I am so angry now. I don't understand why all these are happening to me.
1. This morning, my mom reminded my maid that I can't eat chicken because I'm coughing.
Before cooking dinner she asked, " Serene, I cook chicken uh? Ma'am said that you're coughing and you can't eat chicken."
Knowing that we prolly only have chicken or fish at home (due my aversion of pork), I nodded to approve her proposal. I wanted to ask her to cook fish instead but I'm too lazy/can't be bothered to grab my pen to write down what I meant to say. Plus she's quite long-winded once the convo is initiated.

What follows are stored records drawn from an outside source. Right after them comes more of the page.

[src/blr_pkg.sv]
// ----------------------------------------------------------------------------
// blr_pkg: shared constants for the line rasterizer
// Field widths, register indexes, reset values and item mode codes.
// ----------------------------------------------------------------------------
package blr_pkg;

  // Default coordinate width. Columns and rows each use this many bits.
  localparam int COORD_BITS_DEF = 11;

  // Fixed widths of the configuration registers and result fields.
  localparam int STRIDE_W = 12;
  localparam int COLOR_W  = 32;
  localparam int OFFSET_W = 24;

  // Bytes written per pixel. This scales the byte offset.
  localparam int BYTES_PER_PIXEL = 4;

  // Configuration port.
  localparam int CFG_INDEX_W = 1;
  localparam logic [CFG_INDEX_W-1:0] REG_LINE_STRIDE = 1'd0;
  localparam logic [CFG_INDEX_W-1:0] REG_DRAW_COLOR  = 1'd1;

  // Register values after reset.
  localparam logic [STRIDE_W-1:0] STRIDE_RESET = 12'd800;
  localparam logic [COLOR_W-1:0]  COLOR_RESET  = 32'hFFFF_FFFF;

  // Input item modes.
  localparam logic MODE_START = 1'b0;
  localparam logic MODE_STEP  = 1'b1;

endpackage

[src/blr_stepper.sv]
// ----------------------------------------------------------------------------
// blr_stepper: Bresenham line state and stepping logic
// Holds the current line and computes the pixel of each accepted request.
// ----------------------------------------------------------------------------
module blr_stepper #(
  parameter int COORD_BITS = blr_pkg::COORD_BITS_DEF
) (
  input  logic                  clk,
  input  logic                  rst,
  input  logic                  accept,
  input  logic                  mode,
  input  logic [COORD_BITS-1:0] x_start,
  input  logic [COORD_BITS-1:0] y_start,
  input  logic [COORD_BITS-1:0] x_end,
  input  logic [COORD_BITS-1:0] y_end,
  output logic                  pix_valid,
  output logic [COORD_BITS-1:0] pix_x,
  output logic [COORD_BITS-1:0] pix_y,
  output logic                  pix_last
);

  localparam int DW = COORD_BITS + 1;
  localparam int EW = COORD_BITS + 3;

  // Line state.
  logic                  active, active_next;
  logic [COORD_BITS-1:0] cur_x, cur_x_next;
  logic [COORD_BITS-1:0] cur_y, cur_y_next;
  logic [COORD_BITS-1:0] target_x, target_x_next;
  logic [COORD_BITS-1:0] target_y, target_y_next;
  logic [DW-1:0]         delta_x, delta_x_next;
  logic [DW-1:0]         delta_y_abs, delta_y_abs_next;
  logic signed [EW-1:0]  error_term, error_term_next;
  logic                  step_down, step_down_next;
  logic                  steep, steep_next;

  // Endpoint ordering for a start request: x never decreases, and a
  // vertical line runs with y never decreasing.
  logic                  swap;
  logic [COORD_BITS-1:0] xa, ya, xb, yb;
  logic                  new_down;
  logic [DW-1:0]         new_dx, new_dy;
  logic                  new_steep;
  logic signed [EW-1:0]  new_err;

  assign swap = (x_end < x_start) || ((x_end == x_start) && (y_end < y_start));
  assign xa   = swap ? x_end   : x_start;
  assign ya   = swap ? y_end   : y_start;
  assign xb   = swap ? x_start : x_end;
  assign yb   = swap ? y_start : y_end;

  assign new_down  = yb < ya;
  assign new_dx    = {1'b0, xb - xa};
  assign new_dy    = new_down ? {1'b0, ya - yb} : {1'b0, yb - ya};
  assign new_steep = new_dy > new_dx;
  assign new_err   = new_steep ?
      ($signed({1'b0, new_dx, 1'b0}) - $signed({2'b00, new_dy})) :
      ($signed({1'b0, new_dy, 1'b0}) - $signed({2'b00, new_dx}));

  // Step of an active line: the major axis always moves, the minor axis
  // moves when the error term is not negative.
  logic                  err_nonneg;
  logic [COORD_BITS-1:0] y_moved;
  logic [COORD_BITS-1:0] x_moved;
  logic signed [EW-1:0]  two_dx, two_dy;
  logic [COORD_BITS-1:0] step_x, step_y;
  logic signed [EW-1:0]  step_err;

  assign err_nonneg = !error_term[EW-1];
  assign y_moved    = step_down ? cur_y - COORD_BITS'(1) : cur_y + COORD_BITS'(1);
  assign x_moved    = cur_x + COORD_BITS'(1);
  assign two_dx     = $signed({1'b0, delta_x, 1'b0});
  assign two_dy     = $signed({1'b0, delta_y_abs, 1'b0});

  always_comb begin
    if (steep) begin
      step_y = y_moved;
      if (err_nonneg) begin
        step_x   = x_moved;
        step_err = error_term + two_dx - two_dy;
      end else begin
        step_x   = cur_x;
        step_err = error_term + two_dx;
      end
    end else begin
      step_x = x_moved;
      if (err_nonneg) begin
        step_y   = y_moved;
        step_err = error_term + two_dy - two_dx;
      end else begin
        step_y   = cur_y;
        step_err = error_term + two_dy;
      end
    end
  end

  // Next state and the pixel that this request emits.
  always_comb begin
    active_next      = active;
    cur_x_next       = cur_x;
    cur_y_next       = cur_y;
    target_x_next    = target_x;
    target_y_next    = target_y;
    delta_x_next     = delta_x;
    delta_y_abs_next = delta_y_abs;
    error_term_next  = error_term;
    step_down_next   = step_down;
    steep_next       = steep;
    pix_valid        = 1'b0;
    pix_x            = '0;
    pix_y            = '0;
    pix_last         = 1'b0;
    if (mode == blr_pkg::MODE_START) begin
      cur_x_next       = xa;
      cur_y_next       = ya;
      target_x_next    = xb;
      target_y_next    = yb;
      delta_x_next     = new_dx;
      delta_y_abs_next = new_dy;
      error_term_next  = new_err;
      step_down_next   = new_down;
      steep_next       = new_steep;
      pix_valid        = 1'b1;
      pix_x            = xa;
      pix_y            = ya;
      pix_last         = (xa == xb) && (ya == yb);
      active_next      = !pix_last;
    end else if (active) begin
      cur_x_next      = step_x;
      cur_y_next      = step_y;
      error_term_next = step_err;
      pix_valid       = 1'b1;
      pix_x           = step_x;
      pix_y           = step_y;
      pix_last        = (step_x == target_x) && (step_y == target_y);
      active_next     = !pix_last;
    end
  end

  // State update on every accepted request.
  always_ff @(posedge clk) begin
    if (rst) begin
      active      <= 1'b0;
      cur_x       <= '0;
      cur_y       <= '0;
      target_x    <= '0;
      target_y    <= '0;
      delta_x     <= '0;
      delta_y_abs <= '0;
      error_term  <= '0;
      step_down   <= 1'b0;
      steep       <= 1'b0;
    end else if (accept) begin
      active      <= active_next;
      cur_x       <= cur_x_next;
      cur_y       <= cur_y_next;
      target_x    <= target_x_next;
      target_y    <= target_y_next;
      delta_x     <= delta_x_next;
      delta_y_abs <= delta_y_abs_next;
      error_term  <= error_term_next;
      step_down   <= step_down_next;
      steep       <= steep_next;
    end
  end

endmodule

As planned, I had chicken for dinner. DEEP-FRIED chicken. Seriously? I don't understand why she chose to deep-fry it knowing that I've already lost my voice completely. Trying to shut me up for a longer time? I was really disappointed. Not to mention, she seasoned the chicken like our salt is free. The chicken tasted like a carcass drowned in the dead sea for 10 years.
2. I am now mute and I don't think I can attend my SMU interview on Saturday.
I am dumb to ignore that my throat is already in a very bad shape. Still went on to sing like no one's business. Stupid me. Now I have to reschedule the interview again. This is really annoying. For me and the coordinator (bothers me more). I really want to scold/slap myself. Made mom spend so much for this fucking self-inflicted medical condition. Fuck.
3. Pissed at everything. Everything anybody do just pisses me off.
I will only be happy only when I'm finally healthy and when I'm finally done with all uni-related matters.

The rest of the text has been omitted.